Regulation of the activity of the bacterial histidine kinase PleC by the scaffolding protein PodJ.

Scaffolding proteins can customize the response of signaling networks to support cell development and behaviors. PleC is a bifunctional histidine kinase whose signaling activity coordinates asymmetric cell division to yield a motile swarmer cell and a stalked cell in the gram-negative bacterium Caulobacter crescentus. Past studies have shown that PleC's switch in activity from kinase to phosphatase correlates with a change in its subcellular localization pattern from diffuse to localized at the new cell pole. Here we investigated how the bacterial scaffolding protein PodJ regulates the subcellular positioning and activity of PleC. We reconstituted the PleC-PodJ signaling complex through both heterologous expressions in Escherichia coli and in vitro studies.

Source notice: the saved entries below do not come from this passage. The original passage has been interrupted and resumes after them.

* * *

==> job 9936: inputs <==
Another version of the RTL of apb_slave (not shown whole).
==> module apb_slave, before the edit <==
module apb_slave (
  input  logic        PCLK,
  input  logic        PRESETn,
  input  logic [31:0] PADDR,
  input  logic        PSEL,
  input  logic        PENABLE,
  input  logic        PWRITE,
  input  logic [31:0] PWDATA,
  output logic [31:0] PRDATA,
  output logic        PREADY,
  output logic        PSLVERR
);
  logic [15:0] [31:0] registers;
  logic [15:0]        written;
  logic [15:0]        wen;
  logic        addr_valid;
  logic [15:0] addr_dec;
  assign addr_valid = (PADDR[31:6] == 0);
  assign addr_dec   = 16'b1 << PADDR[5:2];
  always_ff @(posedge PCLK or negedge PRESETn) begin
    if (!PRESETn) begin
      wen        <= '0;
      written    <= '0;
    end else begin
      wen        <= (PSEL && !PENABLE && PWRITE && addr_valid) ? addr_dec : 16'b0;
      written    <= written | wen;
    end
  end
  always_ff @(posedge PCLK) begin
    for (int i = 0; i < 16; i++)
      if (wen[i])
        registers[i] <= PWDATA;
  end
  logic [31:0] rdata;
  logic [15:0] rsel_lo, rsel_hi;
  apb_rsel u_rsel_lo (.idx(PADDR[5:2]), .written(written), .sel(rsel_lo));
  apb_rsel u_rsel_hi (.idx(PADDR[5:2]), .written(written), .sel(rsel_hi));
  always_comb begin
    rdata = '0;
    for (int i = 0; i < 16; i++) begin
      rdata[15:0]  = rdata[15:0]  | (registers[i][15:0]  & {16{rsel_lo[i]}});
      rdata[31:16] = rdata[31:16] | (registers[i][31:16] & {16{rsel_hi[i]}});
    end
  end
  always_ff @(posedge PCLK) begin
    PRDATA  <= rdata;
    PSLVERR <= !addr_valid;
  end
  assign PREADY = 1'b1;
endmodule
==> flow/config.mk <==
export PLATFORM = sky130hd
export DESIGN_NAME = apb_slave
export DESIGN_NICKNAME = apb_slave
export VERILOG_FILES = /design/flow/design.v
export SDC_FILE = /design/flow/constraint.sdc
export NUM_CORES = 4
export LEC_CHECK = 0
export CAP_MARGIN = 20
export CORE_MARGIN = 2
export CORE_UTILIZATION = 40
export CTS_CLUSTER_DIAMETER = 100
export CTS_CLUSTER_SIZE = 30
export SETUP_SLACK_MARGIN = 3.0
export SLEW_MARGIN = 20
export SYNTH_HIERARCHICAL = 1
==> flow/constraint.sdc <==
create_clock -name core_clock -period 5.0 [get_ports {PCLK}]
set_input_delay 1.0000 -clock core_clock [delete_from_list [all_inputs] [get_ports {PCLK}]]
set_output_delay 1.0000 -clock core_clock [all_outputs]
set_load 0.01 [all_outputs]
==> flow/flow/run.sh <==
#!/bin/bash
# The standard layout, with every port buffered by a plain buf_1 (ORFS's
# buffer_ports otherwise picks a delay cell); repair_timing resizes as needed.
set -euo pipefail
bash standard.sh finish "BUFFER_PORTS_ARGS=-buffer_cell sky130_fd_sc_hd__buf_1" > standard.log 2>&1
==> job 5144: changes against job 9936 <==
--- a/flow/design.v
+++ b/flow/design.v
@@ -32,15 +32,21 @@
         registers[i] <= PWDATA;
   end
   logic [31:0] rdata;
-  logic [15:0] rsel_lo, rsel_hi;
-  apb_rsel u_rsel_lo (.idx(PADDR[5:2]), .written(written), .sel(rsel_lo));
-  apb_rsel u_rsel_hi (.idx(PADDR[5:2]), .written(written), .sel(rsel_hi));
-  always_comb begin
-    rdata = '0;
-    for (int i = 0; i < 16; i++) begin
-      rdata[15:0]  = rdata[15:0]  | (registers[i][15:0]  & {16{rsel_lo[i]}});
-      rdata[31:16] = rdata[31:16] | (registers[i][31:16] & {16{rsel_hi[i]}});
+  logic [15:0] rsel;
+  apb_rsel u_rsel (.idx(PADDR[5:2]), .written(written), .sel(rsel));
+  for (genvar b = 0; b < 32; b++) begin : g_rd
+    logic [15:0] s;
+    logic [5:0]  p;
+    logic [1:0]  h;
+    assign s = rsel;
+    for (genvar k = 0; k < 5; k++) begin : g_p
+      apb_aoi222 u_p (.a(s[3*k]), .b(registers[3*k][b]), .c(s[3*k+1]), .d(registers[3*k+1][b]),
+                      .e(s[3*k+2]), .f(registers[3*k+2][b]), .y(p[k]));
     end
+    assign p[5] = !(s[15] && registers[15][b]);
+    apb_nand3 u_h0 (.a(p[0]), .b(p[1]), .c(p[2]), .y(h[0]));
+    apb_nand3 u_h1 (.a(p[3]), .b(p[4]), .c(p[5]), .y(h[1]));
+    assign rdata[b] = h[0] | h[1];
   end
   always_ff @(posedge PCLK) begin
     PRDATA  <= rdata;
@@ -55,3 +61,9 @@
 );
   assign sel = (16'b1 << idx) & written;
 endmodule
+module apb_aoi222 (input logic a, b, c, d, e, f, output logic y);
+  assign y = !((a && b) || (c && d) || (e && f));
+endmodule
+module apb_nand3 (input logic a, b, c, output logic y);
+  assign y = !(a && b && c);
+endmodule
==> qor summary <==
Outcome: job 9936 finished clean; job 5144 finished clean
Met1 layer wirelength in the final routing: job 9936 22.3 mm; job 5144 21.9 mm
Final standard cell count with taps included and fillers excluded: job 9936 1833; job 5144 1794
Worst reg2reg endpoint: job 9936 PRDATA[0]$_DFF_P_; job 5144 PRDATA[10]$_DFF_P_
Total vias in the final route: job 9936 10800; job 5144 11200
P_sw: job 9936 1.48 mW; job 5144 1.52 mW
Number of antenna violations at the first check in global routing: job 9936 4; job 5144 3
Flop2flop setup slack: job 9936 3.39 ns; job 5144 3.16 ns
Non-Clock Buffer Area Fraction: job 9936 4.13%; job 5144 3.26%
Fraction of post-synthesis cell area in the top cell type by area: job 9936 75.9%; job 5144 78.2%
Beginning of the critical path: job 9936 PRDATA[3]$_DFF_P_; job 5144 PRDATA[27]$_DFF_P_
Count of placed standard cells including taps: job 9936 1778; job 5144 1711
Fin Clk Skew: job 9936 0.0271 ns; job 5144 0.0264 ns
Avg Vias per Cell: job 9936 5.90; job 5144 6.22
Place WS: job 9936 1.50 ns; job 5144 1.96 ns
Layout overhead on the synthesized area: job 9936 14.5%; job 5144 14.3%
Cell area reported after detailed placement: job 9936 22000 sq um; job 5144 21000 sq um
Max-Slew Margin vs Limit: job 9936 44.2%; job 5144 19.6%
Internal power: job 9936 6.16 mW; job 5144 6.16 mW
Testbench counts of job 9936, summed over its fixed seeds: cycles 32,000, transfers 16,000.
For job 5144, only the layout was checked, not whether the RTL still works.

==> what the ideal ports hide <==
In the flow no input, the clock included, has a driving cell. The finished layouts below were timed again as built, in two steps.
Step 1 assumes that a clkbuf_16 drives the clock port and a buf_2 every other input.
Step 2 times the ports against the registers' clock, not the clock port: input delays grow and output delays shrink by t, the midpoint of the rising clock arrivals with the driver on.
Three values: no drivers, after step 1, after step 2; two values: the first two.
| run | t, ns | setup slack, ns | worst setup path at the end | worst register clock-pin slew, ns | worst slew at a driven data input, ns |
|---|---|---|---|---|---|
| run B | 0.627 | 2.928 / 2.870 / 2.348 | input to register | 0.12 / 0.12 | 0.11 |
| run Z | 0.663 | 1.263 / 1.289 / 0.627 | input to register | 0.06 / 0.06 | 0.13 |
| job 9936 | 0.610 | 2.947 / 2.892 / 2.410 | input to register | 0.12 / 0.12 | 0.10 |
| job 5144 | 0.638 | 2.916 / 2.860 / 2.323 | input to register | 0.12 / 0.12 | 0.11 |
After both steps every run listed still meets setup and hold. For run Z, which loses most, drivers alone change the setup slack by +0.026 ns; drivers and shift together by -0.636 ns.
Context: an optimization exercise on an open-source flow, tuned for small area and a short achievable clock period. The choices shown serve that exercise and are no tape-out recipe.
Where RTL was checked, it was by simulation tests only, not by an equivalence proof against the original.
Only the layout flow was run in run 2; the RTL was not checked for function there.
The flow treats the clock pin as an ideal source. Dropping or thinning the clock tree relies on that and would not hold on a real chip.
Power is estimated from default activity; no workload was simulated.

==> flow/design.v (outline; a module is shown in full before it is edited, if it fits) <==
// module csa_fa: 7 lines
// module g_xor2: 3 lines
// module g_xnor2: 3 lines
// module g_maj3: 3 lines
// module g_or2: 3 lines
// module csa_ffa: 9 lines
// module csa_han: 7 lines
// module mini_cnn: 1001 lines
module mini_cnn (
    input         clk,
    input         reset,
    input  [7:0]  pxl_in,
    input  [7:0]  k00, k01, k02,
    input  [7:0]  k10, k11, k12,
    input  [7:0]  k20, k21, k22,
    input  [15:0] w0, w1, w2, w3,
    input  [15:0] bias,
    output [15:0] pool_out,
    output [15:0] fc_out,
    output reg    out_valid
);
  // ...
==> flow/flow/run.sh <==
#!/bin/bash
# The standard ORFS layout with these changes:
#  - port buffers are the smallest buffer (buf_1),
#  - clock tree synthesis with clkbuf_8 buffers, clusters of at most 16 sinks,
#    and without dummy loads,
#  - after clock tree synthesis the tree's root buffer is removed, so the clock
#    port drives the tree's first-level buffers directly (flow/noroot.tcl), and
#    if there are two of them, each is split in two, so that the port drives
#    four buffers, each driving the nearer half of the leaf buffers; these
#    first-level buffers are then clkbuf_16 (flow/split.tcl),
#  - the multiplier operand flops get drive strength 2 (flow/upsize.tcl),
#  - the output port buffers get drive strength 2 (flow/outbuf.tcl).
# Each tool's output goes to its own log here.
set -uo pipefail
bash standard.sh synth > synth.log 2>&1 || exit 1
CTS="-sink_clustering_enable -repair_clock_nets -sink_clustering_size 16 -sink_clustering_max_diameter 50"
CTS="$CTS -buf_list {sky130_fd_sc_hd__clkbuf_8} -dont_use_dummy_load"
bash standard.sh "BUFFER_PORTS_ARGS=-buffer_cell sky130_fd_sc_hd__buf_1" \
  "CTS_ARGS=$CTS" "POST_CTS_TCL=$PWD/flow/post_cts.tcl" finish > layout.log 2>&1 || exit 1
==> flow/flow/noroot.tcl <==
# Drop the clock tree's root buffer: the clock port then drives the tree's
# first-level buffers (two of them) directly.
set block [ord::get_db_block]
set clk [[$block findBTerm clk] getNet]
set roots {}
foreach it [$clk getITerms] { if {[$it isInputSignal]} { lappend roots [$it getInst] } }
if {[llength $roots] == 1} {
  set root [lindex $roots 0]
  set rn [[$root findITerm X] getNet]
  set loads {}
  foreach it [$rn getITerms] { if {[$it isInputSignal]} { lappend loads $it } }
  if {[llength $loads] <= 4} {
    foreach it $loads { $it disconnect; $it connect $clk }
    [$root findITerm A] disconnect
    odb::dbInst_destroy $root
    odb::dbNet_destroy $rn
    puts "noroot: removed [$root getName], clock port now drives [llength $loads] buffers"
  }
}
==> flow/flow/outbuf.tcl <==
# Output port buffers: drive strength 2.
set n 0
foreach bt [[ord::get_db_block] getBTerms] {
  if {[$bt getIoType] ne "OUTPUT"} continue
  set net [$bt getNet]
  foreach it [$net getITerms] {
    if {[$it isOutputSignal] && [[[$it getInst] getMaster] getName] eq "sky130_fd_sc_hd__buf_1"} {
      replace_cell [get_cells [[$it getInst] getName]] sky130_fd_sc_hd__buf_2
      incr n
    }
  }
}
puts "outbuf: $n output buffers to buf_2"
if {$n > 0} { detailed_placement; estimate_parasitics -placement }
==> flow/flow/post_cts.tcl <==
# Run after clock tree synthesis (ORFS POST_CTS_TCL hook).
set here [file dirname [info script]]
source $here/noroot.tcl
source $here/split.tcl
source $here/upsize.tcl
source $here/outbuf.tcl
==> flow/flow/split.tcl <==
set block [ord::get_db_block]
set clk [[$block findBTerm clk] getNet]
set mids {}
foreach it [$clk getITerms] { if {[$it isInputSignal]} { lappend mids [$it getInst] } }
if {[llength $mids] == 2} {
  set made 0
  foreach m $mids {
    set out [[$m findITerm X] getNet]
    set loads {}
    foreach it [$out getITerms] { if {[$it isInputSignal]} { lappend loads $it } }
    if {[llength $loads] < 4} continue
    set xs {}; set ys {}
    foreach it $loads { lassign [[$it getInst] getLocation] x y; lappend xs $x; lappend ys $y }
    set sx [expr {[tcl::mathfunc::max {*}$xs] - [tcl::mathfunc::min {*}$xs]}]
    set sy [expr {[tcl::mathfunc::max {*}$ys] - [tcl::mathfunc::min {*}$ys]}]
    set idx [expr {$sx >= $sy ? 0 : 1}]
    set keyed {}
    foreach it $loads { lappend keyed [list [lindex [[$it getInst] getLocation] $idx] $it] }
    set keyed [lsort -integer -index 0 $keyed]
    set half [expr {[llength $keyed] / 2}]
    set first [lrange $keyed 0 [expr {$half - 1}]]
    set second [lrange $keyed $half end]
    set name "[$m getName]_split"
    set nb [odb::dbInst_create $block [$m getMaster] $name]
    set nn [odb::dbNet_create $block "${name}_net"]
    $nn setSigType CLOCK
    [$nb findITerm A] connect $clk
    [$nb findITerm X] connect $nn
    set cx 0; set cy 0
    foreach e $second { set it [lindex $e 1]; $it disconnect; $it connect $nn
      lassign [[$it getInst] getLocation] x y; set cx [expr {$cx + $x}]; set cy [expr {$cy + $y}] }
    set n2 [llength $second]
    $nb setLocation [expr {$cx / $n2}] [expr {$cy / $n2}]
    $nb setPlacementStatus PLACED
    set cx 0; set cy 0
    foreach e $first { lassign [[[lindex $e 1] getInst] getLocation] x y; set cx [expr {$cx + $x}]; set cy [expr {$cy + $y}] }
    set n1 [llength $first]
    $m setLocation [expr {$cx / $n1}] [expr {$cy / $n1}]
    incr made
  }
  if {$made} {
    global_connect
    detailed_placement
    estimate_parasitics -placement
  }
  puts "split: clock port now drives [expr {2 + $made}] buffers"
}

# The buffers the clock port drives get the largest clock buffer.
set clk [[[ord::get_db_block] findBTerm clk] getNet]
set up 0
foreach it [$clk getITerms] {
  if {[$it isInputSignal] && [[[$it getInst] getMaster] getName] ne "sky130_fd_sc_hd__clkbuf_16"} {
    replace_cell [get_cells [[$it getInst] getName]] sky130_fd_sc_hd__clkbuf_16
    incr up
  }
}
if {$up} { detailed_placement; estimate_parasitics -placement }
puts "split: $up first-level clock buffers to clkbuf_16"
==> flow/flow/upsize.tcl <==
set n 0
foreach c [get_cells -quiet {pa* ka*}] {
  if {[get_property [get_lib_cells -of_objects $c] name] eq "sky130_fd_sc_hd__dfxtp_1"} {
    replace_cell $c sky130_fd_sc_hd__dfxtp_2
    incr n
  }
}
puts "upsize: $n stage-A flops to dfxtp_2"
if {$n > 0} {
  detailed_placement
  estimate_parasitics -placement
}
==> flow/standard.sh <==
#!/bin/bash
# synth_recipe.tcl (not shown) runs the flow's synth.tcl, then flattens the netlist and writes it again
# the make line also repeats each setting of config.mk as NAME=value (left out here)
make -C /OpenROAD-flow-scripts/flow DESIGN_CONFIG=/design/flow/config.mk WORK_HOME=/design/flow/orfs CLKGATE_MAP_FILE= SYNTH_SCRIPT=/design/flow/synth_recipe.tcl "${@:-finish}"
==> flow/config.mk <==
export PLATFORM = sky130hd
export DESIGN_NAME = mini_cnn
export DESIGN_NICKNAME = mini_cnn
export VERILOG_FILES = /design/flow/design.v
export SDC_FILE = /design/flow/constraint.sdc
export NUM_CORES = 4
export LEC_CHECK = 0
export CAP_MARGIN = 50
export CORE_MARGIN = 2
export CORE_UTILIZATION = 80
export CTS_BUF_LIST = sky130_fd_sc_hd__clkbuf_8 sky130_fd_sc_hd__clkbuf_16
export CTS_CLUSTER_DIAMETER = 60
export CTS_CLUSTER_SIZE = 30
export SLEW_MARGIN = 70
export SYNTH_HIERARCHICAL = 1
export SYNTH_MINIMUM_KEEP_SIZE = 0
==> flow/constraint.sdc <==
create_clock -name core_clock -period 13.0 [get_ports {clk}]
set_input_delay 2.6000 -clock core_clock [delete_from_list [all_inputs] [get_ports {clk}]]
set_output_delay 2.6000 -clock core_clock [all_outputs]
set_load 0.01 [all_outputs]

In vitro, PodJ phase separates as a biomolecular condensate that recruits PleC and inhibits its kinase activity. We also constructed an in vivo PleC-CcaS chimeric histidine kinase reporter assay and demonstrated using this method that PodJ leverages its intrinsically disordered region to bind to PleC's PAS sensory domain and regulate PleC-CcaS signaling. Regulation of the PleC-CcaS was most robust when PodJ was concentrated at the cell poles and was dependent on the allosteric coupling between PleC-CcaS's PAS sensory domain and its downstream histidine kinase domain. In conclusion, our in vitro biochemical studies suggest that PodJ phase separation may be coupled to changes in PleC enzymatic function. We propose that this coupling of phase separation and allosteric regulation may be a generalizable phenomenon among enzymes associated with biomolecular condensates.